═════ Provided records ═════

`config.mk`:
```
export PLATFORM = sky130hd
export DESIGN_NAME = timer_event_queue_flat
export DESIGN_NICKNAME = d
export VERILOG_FILES = /design/src/teq_pkg.sv /design/src/teq_if.sv /design/src/teq_ctrl.sv /design/src/teq_dpath.sv /design/src/timer_event_queue.sv /design/src/flat_wrapper.sv
export SDC_FILE = /design/constraint.sdc
export NUM_CORES = 2
export LEC_CHECK = 0
export BUFFER_PORTS_ARGS = -buffer_cell sky130_fd_sc_hd__buf_2
export CORE_UTILIZATION = 46
export DETAILED_ROUTE_END_ITERATION = 8
export PLACE_DENSITY = 0.67
export SYNTH_ARGS = -nofsm -noshare
export SYNTH_HDL_FRONTEND = slang
export SYNTH_HIERARCHICAL = 1
export SYNTH_SLANG_ARGS = --single-unit
```
`constraint.sdc`:
```
create_clock -name clock -period 20.7 [get_ports clock]
set_input_delay 4.14 -clock clock [delete_from_list [all_inputs] [get_ports clock]]
set_output_delay 4.14 -clock clock [all_outputs]
set_load 0.05 [all_outputs]
```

═════

## Your goal
For each line above that contains the word "constraint", copy that line.

## Task result
export SDC_FILE = /design/constraint.sdc
`constraint.sdc`:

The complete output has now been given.